Monday, December 7th: 6:30 – 9:00 pm
Biological markers are increasingly accepted by the medical community as one of the major tools to help phenotype patients. Biomarkers can be used to aid in the diagnosis, assess outcomes, and to enrich population that may benefit from certain therapies. The future of biomarkers is even more promising. Technology such as artificial intelligence and machine learning will increase the number and utility of our biomarkers. For many target therapies, biomarkers will become a mandatory companion to select patients that will benefit.
This session will be chaired by Dr. Kirkwood Adams, an active clinical researcher of congestive heart failure from the University of North Carolina, Chapel Hill, NC, USA, and Prof. Alexandre Mebazaa, Chairman of the Department of Anesthesia and Critical Care, at Hôpitaux Universitaires Saint-Louis & Lariboisière Hospitals, in Paris, France.
This session will look at the use of biomarkers beyond clinical trials. There have been rapid developments in data science, particularly around electronic healthcare records. The BigData@Heart Consortium is jointly funded by the EU and industry to address key unmet needs in CV data science, such as strategies to standardize the use of coding schemes for outcomes in clinical research. Other important European registries include the EUROHEART and ESC EURObservational Research Programme Registries.
There are opportunities to use biomarkers to help understand molecular mechanisms of diseases, to detect chronic conditions early, and to perhaps, slow or prevent their development. The HOMAGE (Heart OMics in AGEing) project, coordinated by INSERM in France, is being launched specifically for this purpose; to find specific biomarkers of HF that could be used to prevent its development. Prof. Faiez Zannad (Nancy, FRA), the project coordinator, will update us on this project which will use an innovative ‘omic-based’ approach to simultaneously investigate a large number of genes, proteins, and metabolites. Dr. Daniel Levy (Boston, USA), director of the NHLBI’s Framingham Heart Study since 1994, will update us on findings of the SABRe CVD Initiative (Systems Approach to Biomarker Research in Cardiovascular Disease) which has been researching new biomarkers of disease risk.

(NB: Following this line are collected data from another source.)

===== config.mk =====
export PLATFORM = sky130hd
export DESIGN_NAME = mem_access
export DESIGN_NICKNAME = d
export VERILOG_FILES = /design/src/rtl/minisys_pkg.sv /design/src/rtl/load_align.sv /design/src/rtl/mem_access.sv
export SDC_FILE = /design/constraint.sdc
export NUM_CORES = 1
export LEC_CHECK = 0
export BUFFER_PORTS_ARGS = -buffer_cell sky130_fd_sc_hd__buf_2
export CORE_AREA = 2 2 213 215
export CTS_CLUSTER_SIZE = 30
export DETAILED_ROUTE_END_ITERATION = 12
export DIE_AREA = 0 0 215 217
export PLACE_DENSITY = 0.53
export SYNTH_ARGS = -nofsm -noshare
export SYNTH_HDL_FRONTEND = slang
export SYNTH_HIERARCHICAL = 1
export SYNTH_SLANG_ARGS = --single-unit

===== constraint.sdc =====
create_clock -name clock -period 2.23 [get_ports clock]
set_clock_uncertainty 0.15 [all_clocks]
set_input_delay 0.446 -clock clock [delete_from_list [all_inputs] [get_ports clock]]
set_output_delay 0.446 -clock clock [all_outputs]
set_load 0.05 [all_outputs]
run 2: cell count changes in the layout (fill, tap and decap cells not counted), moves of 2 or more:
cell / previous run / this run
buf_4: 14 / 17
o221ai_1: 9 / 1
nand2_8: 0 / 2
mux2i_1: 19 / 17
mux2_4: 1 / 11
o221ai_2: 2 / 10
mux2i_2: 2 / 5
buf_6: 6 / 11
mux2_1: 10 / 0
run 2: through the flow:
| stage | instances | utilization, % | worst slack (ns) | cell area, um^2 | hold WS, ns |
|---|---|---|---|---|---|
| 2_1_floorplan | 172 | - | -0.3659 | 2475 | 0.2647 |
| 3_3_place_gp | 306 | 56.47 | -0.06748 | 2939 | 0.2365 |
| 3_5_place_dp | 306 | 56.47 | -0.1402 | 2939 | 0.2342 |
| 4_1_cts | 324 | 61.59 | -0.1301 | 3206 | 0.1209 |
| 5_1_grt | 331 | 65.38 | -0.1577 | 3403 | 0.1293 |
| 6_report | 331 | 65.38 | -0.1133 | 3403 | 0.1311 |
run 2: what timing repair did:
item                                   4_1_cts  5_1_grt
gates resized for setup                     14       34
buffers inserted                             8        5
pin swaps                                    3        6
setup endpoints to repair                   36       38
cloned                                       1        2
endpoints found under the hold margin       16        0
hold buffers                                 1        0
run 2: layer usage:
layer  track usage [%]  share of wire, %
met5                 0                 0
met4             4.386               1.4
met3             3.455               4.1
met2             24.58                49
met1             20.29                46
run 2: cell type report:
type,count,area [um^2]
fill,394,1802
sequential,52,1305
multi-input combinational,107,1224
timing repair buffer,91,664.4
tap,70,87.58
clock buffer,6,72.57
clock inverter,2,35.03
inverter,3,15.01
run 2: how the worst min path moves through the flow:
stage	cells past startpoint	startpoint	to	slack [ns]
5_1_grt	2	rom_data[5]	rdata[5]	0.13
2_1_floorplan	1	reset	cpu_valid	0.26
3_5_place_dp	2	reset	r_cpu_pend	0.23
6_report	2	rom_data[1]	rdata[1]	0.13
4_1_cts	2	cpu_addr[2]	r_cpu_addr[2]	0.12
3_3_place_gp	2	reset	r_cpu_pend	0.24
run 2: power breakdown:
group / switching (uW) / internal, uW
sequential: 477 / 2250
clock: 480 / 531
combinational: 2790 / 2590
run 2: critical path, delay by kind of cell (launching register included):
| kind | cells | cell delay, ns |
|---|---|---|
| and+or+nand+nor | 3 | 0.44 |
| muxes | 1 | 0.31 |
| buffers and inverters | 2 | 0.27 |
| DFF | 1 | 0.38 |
$ cat src/rtl/vec_cache_wdb_entry_alloc.sv
// WDB entry allocator: four independent per-channel free maps, each keeping one
// free entry pre-reserved in a registered output slot and taking entries back on release.
module vec_cache_wdb_entry_alloc
  import vector_cache_pkg::*;
#(
  parameter int  DB_ENTRY_NUM = 64,
  localparam int E            = DB_ENTRY_NUM / 4,
  localparam int LW           = $clog2(E),
  localparam int IDX_W        = DB_ENTRY_IDX_WIDTH,
  localparam int CNT_W        = $clog2(E + 1)
) (
  input  logic                      clk,
  input  logic                      rst,
  vec_cache_wdb_entry_alloc_if.master alloc_if,
  output logic [3:0][CNT_W-1:0]     free_cnt,
  output logic [3:0]                err_illegal_rel
);

  logic [3:0][E-1:0]     free_q, free_d;
  logic [3:0]            vld_q, vld_d;
  logic [3:0][IDX_W-1:0] idx_q, idx_d;
  logic [3:0][CNT_W-1:0] cnt_q, cnt_d;
  logic [3:0]            err_q, err_d;

  logic [3:0][LW-1:0]    pick;
  logic [3:0]            found;
  logic [3:0]            loadable;
  logic [3:0][LW-1:0]    rel_loc;
  logic [3:0]            rel_legal;

  // Reserve looks only at the registered map, so an entry released this cycle
  // cannot be handed out before the next one; the two never touch the same bit.
  always_comb begin
    free_d    = free_q;
    vld_d     = vld_q;
    idx_d     = idx_q;
    err_d     = err_q;
    cnt_d     = '0;
    pick      = '0;
    found     = '0;
    loadable  = '0;
    rel_loc   = '0;
    rel_legal = '0;
    for (int c = 0; c < 4; c++) begin
      for (int i = E - 1; i >= 0; i--) begin
        if (free_q[c][i]) begin
          pick[c]  = LW'(i);
          found[c] = 1'b1;
        end
      end
      loadable[c] = !vld_q[c] || alloc_if.alloc_rdy[c];
      if (loadable[c]) begin
        vld_d[c] = found[c];
        if (found[c]) begin
          free_d[c][pick[c]] = 1'b0;
          idx_d[c]           = {2'(c), pick[c]};
        end
      end

      rel_loc[c]   = alloc_if.rel_idx[c][LW-1:0];
      rel_legal[c] = (alloc_if.rel_idx[c][IDX_W-1 -: 2] == 2'(c)) &&
                     !free_q[c][rel_loc[c]] &&
                     !(vld_q[c] && (alloc_if.rel_idx[c] == idx_q[c]));
      if (alloc_if.rel_vld[c]) begin
        if (rel_legal[c]) begin
          free_d[c][rel_loc[c]] = 1'b1;
        end else begin
          err_d[c] = 1'b1;
        end
      end

      for (int i = 0; i < E; i++) begin
        cnt_d[c] = cnt_d[c] + CNT_W'(free_d[c][i]);
      end
    end
  end

  always_ff @(posedge clk) begin
    if (rst) begin
      free_q <= '1;
      vld_q  <= '0;
      idx_q  <= '0;
      cnt_q  <= {4{CNT_W'(E)}};
      err_q  <= '0;
    end else begin
      free_q <= free_d;
      vld_q  <= vld_d;
      idx_q  <= idx_d;
      cnt_q  <= cnt_d;
      err_q  <= err_d;
    end
  end

  assign alloc_if.alloc_vld = vld_q;
  assign alloc_if.alloc_idx = idx_q;
  assign free_cnt           = cnt_q;
  assign err_illegal_rel    = err_q;

endmodule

Other speakers on the panel include Tom Lumbers (London, GBR), and Lars Wallentin (Stockholm, SWE). Marc Walton, formerly of the US FDA, and now with Janssen, USA will discuss issues around regulatory approval and reimbursement of novel biomarkers. Representatives of industry including, Anna Lotta Schiller from Olink Proteomics (SWE), and Andre Ziegler from Roche Diagnostics (CHE) will describe progress in bio-analytical methods.
Although it is one of the final moderated multi-stakeholder debates, it will be among one of the most forward-thinking sessions. Join our speakers and the expanded panel to explore innovations in biomarker research.